#### [Data extract]
Content starts
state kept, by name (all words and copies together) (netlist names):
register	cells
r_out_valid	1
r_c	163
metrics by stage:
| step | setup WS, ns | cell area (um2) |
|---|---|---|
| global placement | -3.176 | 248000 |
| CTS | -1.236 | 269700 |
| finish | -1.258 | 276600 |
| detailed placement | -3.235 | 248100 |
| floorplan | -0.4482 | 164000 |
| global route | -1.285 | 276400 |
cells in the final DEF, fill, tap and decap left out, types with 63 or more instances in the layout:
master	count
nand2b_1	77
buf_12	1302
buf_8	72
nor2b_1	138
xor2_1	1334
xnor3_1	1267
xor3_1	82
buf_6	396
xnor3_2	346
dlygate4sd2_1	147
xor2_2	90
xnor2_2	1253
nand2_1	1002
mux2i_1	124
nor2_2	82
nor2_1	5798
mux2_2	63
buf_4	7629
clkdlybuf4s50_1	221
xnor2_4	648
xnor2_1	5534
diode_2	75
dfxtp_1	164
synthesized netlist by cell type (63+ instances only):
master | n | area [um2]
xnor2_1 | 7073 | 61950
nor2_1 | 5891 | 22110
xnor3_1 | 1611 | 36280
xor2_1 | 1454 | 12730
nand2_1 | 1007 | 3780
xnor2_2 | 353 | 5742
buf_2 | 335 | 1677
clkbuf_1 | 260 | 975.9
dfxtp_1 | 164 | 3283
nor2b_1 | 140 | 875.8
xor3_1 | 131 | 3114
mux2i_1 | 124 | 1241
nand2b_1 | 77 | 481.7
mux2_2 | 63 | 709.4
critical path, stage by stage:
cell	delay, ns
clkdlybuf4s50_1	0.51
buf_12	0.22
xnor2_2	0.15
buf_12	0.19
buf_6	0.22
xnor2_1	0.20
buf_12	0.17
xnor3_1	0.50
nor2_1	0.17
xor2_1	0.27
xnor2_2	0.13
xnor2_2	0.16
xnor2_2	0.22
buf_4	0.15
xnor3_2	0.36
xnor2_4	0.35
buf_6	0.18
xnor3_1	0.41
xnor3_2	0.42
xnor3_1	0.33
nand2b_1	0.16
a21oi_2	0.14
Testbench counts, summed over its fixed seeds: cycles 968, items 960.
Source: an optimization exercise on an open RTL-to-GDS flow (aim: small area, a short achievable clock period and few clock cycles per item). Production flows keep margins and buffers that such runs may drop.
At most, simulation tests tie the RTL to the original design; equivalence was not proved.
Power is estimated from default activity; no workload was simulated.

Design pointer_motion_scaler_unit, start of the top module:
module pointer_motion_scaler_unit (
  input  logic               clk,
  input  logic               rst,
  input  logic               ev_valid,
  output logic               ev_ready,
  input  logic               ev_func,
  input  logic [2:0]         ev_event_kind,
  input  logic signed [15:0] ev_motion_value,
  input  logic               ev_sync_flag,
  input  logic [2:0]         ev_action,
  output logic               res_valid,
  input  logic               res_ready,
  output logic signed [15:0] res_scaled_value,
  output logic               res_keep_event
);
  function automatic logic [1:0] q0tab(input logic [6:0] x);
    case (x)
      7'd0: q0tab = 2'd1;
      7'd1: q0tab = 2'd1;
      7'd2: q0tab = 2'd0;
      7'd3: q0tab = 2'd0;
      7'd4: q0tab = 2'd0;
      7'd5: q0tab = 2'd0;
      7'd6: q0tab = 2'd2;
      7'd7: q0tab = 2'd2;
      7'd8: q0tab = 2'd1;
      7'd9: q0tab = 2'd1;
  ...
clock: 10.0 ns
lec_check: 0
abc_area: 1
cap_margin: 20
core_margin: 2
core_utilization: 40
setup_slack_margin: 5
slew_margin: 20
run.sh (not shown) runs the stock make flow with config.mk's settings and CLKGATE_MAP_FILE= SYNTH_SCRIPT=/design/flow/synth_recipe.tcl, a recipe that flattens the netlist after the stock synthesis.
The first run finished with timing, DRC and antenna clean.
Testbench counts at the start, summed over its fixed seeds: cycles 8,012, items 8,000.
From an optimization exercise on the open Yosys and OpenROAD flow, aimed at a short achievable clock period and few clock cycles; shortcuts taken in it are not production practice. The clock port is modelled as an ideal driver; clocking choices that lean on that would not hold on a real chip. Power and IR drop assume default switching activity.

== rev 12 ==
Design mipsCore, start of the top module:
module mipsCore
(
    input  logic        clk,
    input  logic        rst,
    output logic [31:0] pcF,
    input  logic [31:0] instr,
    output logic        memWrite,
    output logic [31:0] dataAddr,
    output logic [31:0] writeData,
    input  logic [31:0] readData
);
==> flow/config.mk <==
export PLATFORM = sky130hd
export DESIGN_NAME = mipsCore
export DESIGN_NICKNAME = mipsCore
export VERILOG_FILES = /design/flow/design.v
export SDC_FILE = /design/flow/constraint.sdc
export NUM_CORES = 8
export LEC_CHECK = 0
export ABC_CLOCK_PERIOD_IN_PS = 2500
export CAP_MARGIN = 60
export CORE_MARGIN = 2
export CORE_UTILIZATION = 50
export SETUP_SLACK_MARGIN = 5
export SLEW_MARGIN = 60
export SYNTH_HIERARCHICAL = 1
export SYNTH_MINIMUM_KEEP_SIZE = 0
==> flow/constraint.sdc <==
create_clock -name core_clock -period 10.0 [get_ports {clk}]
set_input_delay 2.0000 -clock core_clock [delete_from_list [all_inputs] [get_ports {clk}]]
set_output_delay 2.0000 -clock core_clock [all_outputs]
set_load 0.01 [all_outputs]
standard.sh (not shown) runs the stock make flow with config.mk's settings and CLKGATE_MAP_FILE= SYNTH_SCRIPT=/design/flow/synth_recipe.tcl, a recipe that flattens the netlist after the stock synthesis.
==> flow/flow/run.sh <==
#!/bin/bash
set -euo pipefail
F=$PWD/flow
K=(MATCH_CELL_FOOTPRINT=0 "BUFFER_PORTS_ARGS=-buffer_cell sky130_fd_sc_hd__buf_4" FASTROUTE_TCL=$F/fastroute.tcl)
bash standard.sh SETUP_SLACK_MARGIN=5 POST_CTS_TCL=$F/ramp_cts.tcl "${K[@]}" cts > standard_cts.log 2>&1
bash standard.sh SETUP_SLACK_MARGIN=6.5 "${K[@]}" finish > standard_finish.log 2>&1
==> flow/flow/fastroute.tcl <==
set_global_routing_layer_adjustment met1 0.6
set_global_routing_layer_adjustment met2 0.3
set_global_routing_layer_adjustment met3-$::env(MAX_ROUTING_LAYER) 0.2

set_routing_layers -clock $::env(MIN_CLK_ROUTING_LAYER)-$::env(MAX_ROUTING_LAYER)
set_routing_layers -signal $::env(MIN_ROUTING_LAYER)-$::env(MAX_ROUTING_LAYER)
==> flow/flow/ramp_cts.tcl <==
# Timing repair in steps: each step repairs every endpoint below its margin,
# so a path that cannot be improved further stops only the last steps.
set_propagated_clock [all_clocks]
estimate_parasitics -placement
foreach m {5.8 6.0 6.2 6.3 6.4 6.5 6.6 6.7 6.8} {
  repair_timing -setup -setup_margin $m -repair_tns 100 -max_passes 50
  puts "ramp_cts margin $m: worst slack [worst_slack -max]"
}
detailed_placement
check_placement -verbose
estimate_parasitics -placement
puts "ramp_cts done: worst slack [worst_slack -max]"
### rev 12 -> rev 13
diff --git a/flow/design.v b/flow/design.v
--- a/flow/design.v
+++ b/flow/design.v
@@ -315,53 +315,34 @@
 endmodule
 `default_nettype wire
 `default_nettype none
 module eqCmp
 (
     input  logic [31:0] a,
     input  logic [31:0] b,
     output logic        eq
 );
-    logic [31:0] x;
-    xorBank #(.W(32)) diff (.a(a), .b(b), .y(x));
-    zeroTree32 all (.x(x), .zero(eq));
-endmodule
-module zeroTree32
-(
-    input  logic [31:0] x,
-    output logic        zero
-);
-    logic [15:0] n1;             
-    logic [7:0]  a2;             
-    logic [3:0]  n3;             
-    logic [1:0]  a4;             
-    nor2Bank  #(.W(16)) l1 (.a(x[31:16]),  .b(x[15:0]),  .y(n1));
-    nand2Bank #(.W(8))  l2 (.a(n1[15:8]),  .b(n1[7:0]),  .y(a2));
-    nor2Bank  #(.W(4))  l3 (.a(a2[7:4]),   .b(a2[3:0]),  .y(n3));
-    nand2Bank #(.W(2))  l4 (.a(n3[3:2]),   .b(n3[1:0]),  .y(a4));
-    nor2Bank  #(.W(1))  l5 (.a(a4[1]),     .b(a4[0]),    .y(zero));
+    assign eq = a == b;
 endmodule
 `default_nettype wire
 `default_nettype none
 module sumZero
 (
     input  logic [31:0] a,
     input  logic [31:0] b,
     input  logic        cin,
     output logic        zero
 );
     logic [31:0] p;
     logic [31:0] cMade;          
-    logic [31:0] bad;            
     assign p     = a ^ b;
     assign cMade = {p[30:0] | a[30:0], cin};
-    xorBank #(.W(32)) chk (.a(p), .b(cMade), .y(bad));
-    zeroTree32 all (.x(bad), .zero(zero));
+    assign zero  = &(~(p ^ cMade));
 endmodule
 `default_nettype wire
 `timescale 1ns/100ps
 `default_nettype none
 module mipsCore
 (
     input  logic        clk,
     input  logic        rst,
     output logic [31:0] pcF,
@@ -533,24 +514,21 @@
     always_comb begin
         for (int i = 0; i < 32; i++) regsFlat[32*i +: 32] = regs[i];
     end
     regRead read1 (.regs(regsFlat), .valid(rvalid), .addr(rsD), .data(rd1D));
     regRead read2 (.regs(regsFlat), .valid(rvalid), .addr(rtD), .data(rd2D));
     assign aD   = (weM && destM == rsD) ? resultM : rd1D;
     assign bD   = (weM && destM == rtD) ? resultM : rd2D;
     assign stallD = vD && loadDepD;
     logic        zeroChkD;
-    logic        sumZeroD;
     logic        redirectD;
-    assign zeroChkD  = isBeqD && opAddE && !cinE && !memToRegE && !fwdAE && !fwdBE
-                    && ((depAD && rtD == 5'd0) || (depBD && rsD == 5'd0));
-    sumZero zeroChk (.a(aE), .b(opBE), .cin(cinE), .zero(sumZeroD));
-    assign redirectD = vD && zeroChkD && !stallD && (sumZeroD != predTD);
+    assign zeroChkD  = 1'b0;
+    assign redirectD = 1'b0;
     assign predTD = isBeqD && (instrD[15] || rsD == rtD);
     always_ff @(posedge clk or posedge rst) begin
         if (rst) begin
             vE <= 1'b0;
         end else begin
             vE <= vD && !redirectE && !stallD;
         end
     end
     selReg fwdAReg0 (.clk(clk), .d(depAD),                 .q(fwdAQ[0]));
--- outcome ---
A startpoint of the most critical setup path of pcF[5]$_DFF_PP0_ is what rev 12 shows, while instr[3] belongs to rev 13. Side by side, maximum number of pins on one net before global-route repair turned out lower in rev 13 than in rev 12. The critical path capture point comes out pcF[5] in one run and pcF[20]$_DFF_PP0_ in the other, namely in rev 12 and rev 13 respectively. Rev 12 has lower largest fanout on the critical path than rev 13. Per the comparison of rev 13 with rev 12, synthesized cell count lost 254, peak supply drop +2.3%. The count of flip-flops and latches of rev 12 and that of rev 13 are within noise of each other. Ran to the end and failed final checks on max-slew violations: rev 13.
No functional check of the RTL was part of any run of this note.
Content ends
Which lines hold the word "stage"? Return all of them from the records above.

metrics by stage:
critical path, stage by stage:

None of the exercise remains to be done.